§ Dr. Julian Lewis
To ask the Secretary of State for Health (1) if it is his policy to support the introduction of brachytherapy treatment facilities by hospital trusts; 
(2) what his policy is to eliminate the differential availability of brachytherapy for prostate cancer patients in different parts of the country; 
(3)if he will make a statement on the efficiency of brachytherapy as a treatment for certain prostate cancers; and if he will list those primary care trusts which are known to his Department (a) to fund and (b) to refuse to fund brachytherapy for the treatment of prostate cancer; 
(4) what guidance he has issued to PCTs on the desirability of (a) their determining which prostate cancer sufferers should be funded for brachytherapy treatment and (b) their allocating cancer treatment funds en bloc to hospital trusts for them to determine which patients should receive funding for brachytherapy. 
§ Ms Blears
[holding answers 21 January 2003]The National Institute for Clinical Excellence (NICE) recently published guidance on the organisation and delivery of services for people with urological cancers, including prostate cancer. The guidance states that the option of brachytherapy should be discussed with men with early prostate cancer.
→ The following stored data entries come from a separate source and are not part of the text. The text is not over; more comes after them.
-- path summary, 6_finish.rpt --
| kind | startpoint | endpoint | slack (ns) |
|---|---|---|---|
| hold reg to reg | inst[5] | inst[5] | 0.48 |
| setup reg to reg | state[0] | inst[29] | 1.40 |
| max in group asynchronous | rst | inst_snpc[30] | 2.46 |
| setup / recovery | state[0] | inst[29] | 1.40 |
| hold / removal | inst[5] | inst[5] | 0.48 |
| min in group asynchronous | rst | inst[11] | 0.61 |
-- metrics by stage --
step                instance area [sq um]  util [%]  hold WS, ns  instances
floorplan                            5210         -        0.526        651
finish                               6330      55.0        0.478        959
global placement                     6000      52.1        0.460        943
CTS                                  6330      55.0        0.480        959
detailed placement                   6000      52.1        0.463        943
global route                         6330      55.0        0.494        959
$ cat src/rtl/io_dev_arbiter_if.sv
// Handshake bundle between the I/O unit, the peripherals and the operator panel.
// The arbiter connects through the slave modport; its environment drives the master modport.
interface io_dev_arbiter_if;
  // Operator panel
  logic [1:0] src_en_from_pnl;
  logic [1:0] snk_en_from_pnl;
  logic       clear_error_from_pnl;
  logic       in_busy_to_pnl;
  logic       out_busy_to_pnl;
  logic [1:0] timeout_to_pnl;

  // I/O unit input side
  logic       input_rdy_to_unit;
  logic       input_ack_from_unit;
  logic [4:0] input_data_to_unit;

  // Input sources: photo tape reader (0) and panel keyboard (1)
  logic [1:0] src_rdy_from_dev;
  logic [1:0] src_ack_to_dev;
  logic [9:0] src_data_from_dev;

  // I/O unit output side
  logic       output_rdy_from_unit;
  logic       output_ack_to_unit;
  logic [4:0] output_data_from_unit;

  // Output sinks: printer (0) and tape punch (1)
  logic [1:0] snk_rdy_to_dev;
  logic [1:0] snk_ack_from_dev;
  logic [4:0] snk_data_to_dev;

  modport slave (
    input  src_en_from_pnl, snk_en_from_pnl, clear_error_from_pnl,
    input  input_ack_from_unit, src_rdy_from_dev, src_data_from_dev,
    input  output_rdy_from_unit, output_data_from_unit, snk_ack_from_dev,
    output input_rdy_to_unit, input_data_to_unit, src_ack_to_dev,
    output output_ack_to_unit, snk_rdy_to_dev, snk_data_to_dev,
    output in_busy_to_pnl, out_busy_to_pnl, timeout_to_pnl
  );

  modport master (
    output src_en_from_pnl, snk_en_from_pnl, clear_error_from_pnl,
    output input_ack_from_unit, src_rdy_from_dev, src_data_from_dev,
    output output_rdy_from_unit, output_data_from_unit, snk_ack_from_dev,
    input  input_rdy_to_unit, input_data_to_unit, src_ack_to_dev,
    input  output_ack_to_unit, snk_rdy_to_dev, snk_data_to_dev,
    input  in_busy_to_pnl, out_busy_to_pnl, timeout_to_pnl
  );
endinterface
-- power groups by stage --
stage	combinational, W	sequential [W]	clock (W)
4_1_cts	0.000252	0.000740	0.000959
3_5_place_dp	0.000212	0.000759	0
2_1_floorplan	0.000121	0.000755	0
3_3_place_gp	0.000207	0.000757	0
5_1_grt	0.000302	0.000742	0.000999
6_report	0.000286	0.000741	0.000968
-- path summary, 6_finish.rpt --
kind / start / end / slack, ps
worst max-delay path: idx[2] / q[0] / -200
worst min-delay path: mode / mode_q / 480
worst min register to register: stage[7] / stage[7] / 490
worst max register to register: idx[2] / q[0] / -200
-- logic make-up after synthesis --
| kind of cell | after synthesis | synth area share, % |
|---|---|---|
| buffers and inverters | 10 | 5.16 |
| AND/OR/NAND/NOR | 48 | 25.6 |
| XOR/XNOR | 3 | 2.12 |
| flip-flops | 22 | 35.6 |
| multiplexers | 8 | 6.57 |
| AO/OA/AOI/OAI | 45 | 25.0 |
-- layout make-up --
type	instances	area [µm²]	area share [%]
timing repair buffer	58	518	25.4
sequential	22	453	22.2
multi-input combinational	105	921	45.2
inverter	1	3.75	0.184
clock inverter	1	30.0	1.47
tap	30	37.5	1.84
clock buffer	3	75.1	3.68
### src/rtl/fetch_pkg.sv
// Shared types and defaults for the instruction fetch stage.
package fetch_pkg;

    typedef enum logic [1:0] {
        IDLE = 2'd0,
        RUN  = 2'd1,
        HALT = 2'd2
    } fetch_state_e;

    localparam logic [31:0] DEFAULT_RESET_PC  = 32'h0000_0000;
    localparam logic [31:0] DEFAULT_HALT_WORD = 32'hFFFF_FFFF;
    localparam logic [15:0] CNT_MAX           = 16'hFFFF;

    function automatic logic [15:0] sat_inc(input logic [15:0] value);
        return (value == CNT_MAX) ? value : value + 16'd1;
    endfunction

endpackage

### src/rtl/fetch_perf_counters.sv
// Saturating fetch/stall event counters; only built when FETCH_PERF_CNT_EN is defined.
module fetch_perf_counters
    import fetch_pkg::*;
(
    input  logic        clk,
    input  logic        rst_n,
    input  logic        fetch_inc_i,
    input  logic        stall_inc_i,
    output logic [15:0] fetch_cnt_o,
    output logic [15:0] stall_cnt_o
);

    logic [15:0] fetch_cnt_q, fetch_cnt_d;
    logic [15:0] stall_cnt_q, stall_cnt_d;

    assign fetch_cnt_d = fetch_inc_i ? sat_inc(fetch_cnt_q) : fetch_cnt_q;
    assign stall_cnt_d = stall_inc_i ? sat_inc(stall_cnt_q) : stall_cnt_q;

    always_ff @(posedge clk or negedge rst_n) begin
        if (!rst_n) begin
            fetch_cnt_q <= '0;
            stall_cnt_q <= '0;
        end else begin
            fetch_cnt_q <= fetch_cnt_d;
            stall_cnt_q <= stall_cnt_d;
        end
    end

    assign fetch_cnt_o = fetch_cnt_q;
    assign stall_cnt_o = stall_cnt_q;

endmodule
However, the NICE guidance also acknowledges that the place of brachytherapy in the treatment of prostate cancer is uncertain and notes the importance of research to evaluate the effectiveness of brachytherapy for prostate cancer. The guidance refers to a randomised intergroup trial comparing brachytherapy with radical surgery that is being organised by the National Cancer Institute of Canada and the American College of Surgeons Oncology Group and strongly encourages United Kingdom participation in this study. As a result, the Department is making £900,000 available through the National Cancer Research Network (NCRN) to enable national health service patients to enter this trial. The National Cancer Research Institute Prostate Cancer Clinical Studies Group and the NCRN are working closely together to take this trial forward in the NHS.
No guidance has been issued to primary care trusts (PCTs) on the allocation of funding for brachytherapy treatment. We are devolving power from the centre to enable PCTs to use the extra resources for the NHS to 386W deliver on both national and local priorities for their communities, accounting publicly for how they have used them.
It is not possible to list which PCTs fund brachytherapy, as this information is not collected centrally. Decisions on this treatment are a matter for the clinician and funding authority concerned and should be made in the light of all the available evidence.
As more evidence on the effectiveness and cost effectiveness of brachytherapy becomes available, the Department will consider whether this treatment is a suitable topic for referral to NICE as a technology appraisal.
§ Dr. Julian Lewis
To ask the Secretary of State for Health if he will make a statement on the refusal of the New Forest Primary Care Trust to offer brachytherapy treatment for prostate cancer. 
§ Ms Blears
[holding answer 21 January 2003]The decision on whether or not to commission brachytherapy for local patients is currently a matter for individual primary care trusts (PCTs). Brachytheraphy is a comparatively new therapy, for which there is currently a limited evidence base which many clinicians regard as inconclusive.
Local PCTs recognise the need to consider very carefully whether to provide a treatment for which the National Institute for Clinical Excellence has asserted that more research on effectiveness is needed.
In view of this, and the understandable desire of patients for brachytherapy, concerted work is currently underway through the central south coast cancer network to review this treatment and agree a way forward for local health services. This process of review is currently underway and is expected to conclude before the end of the financial year.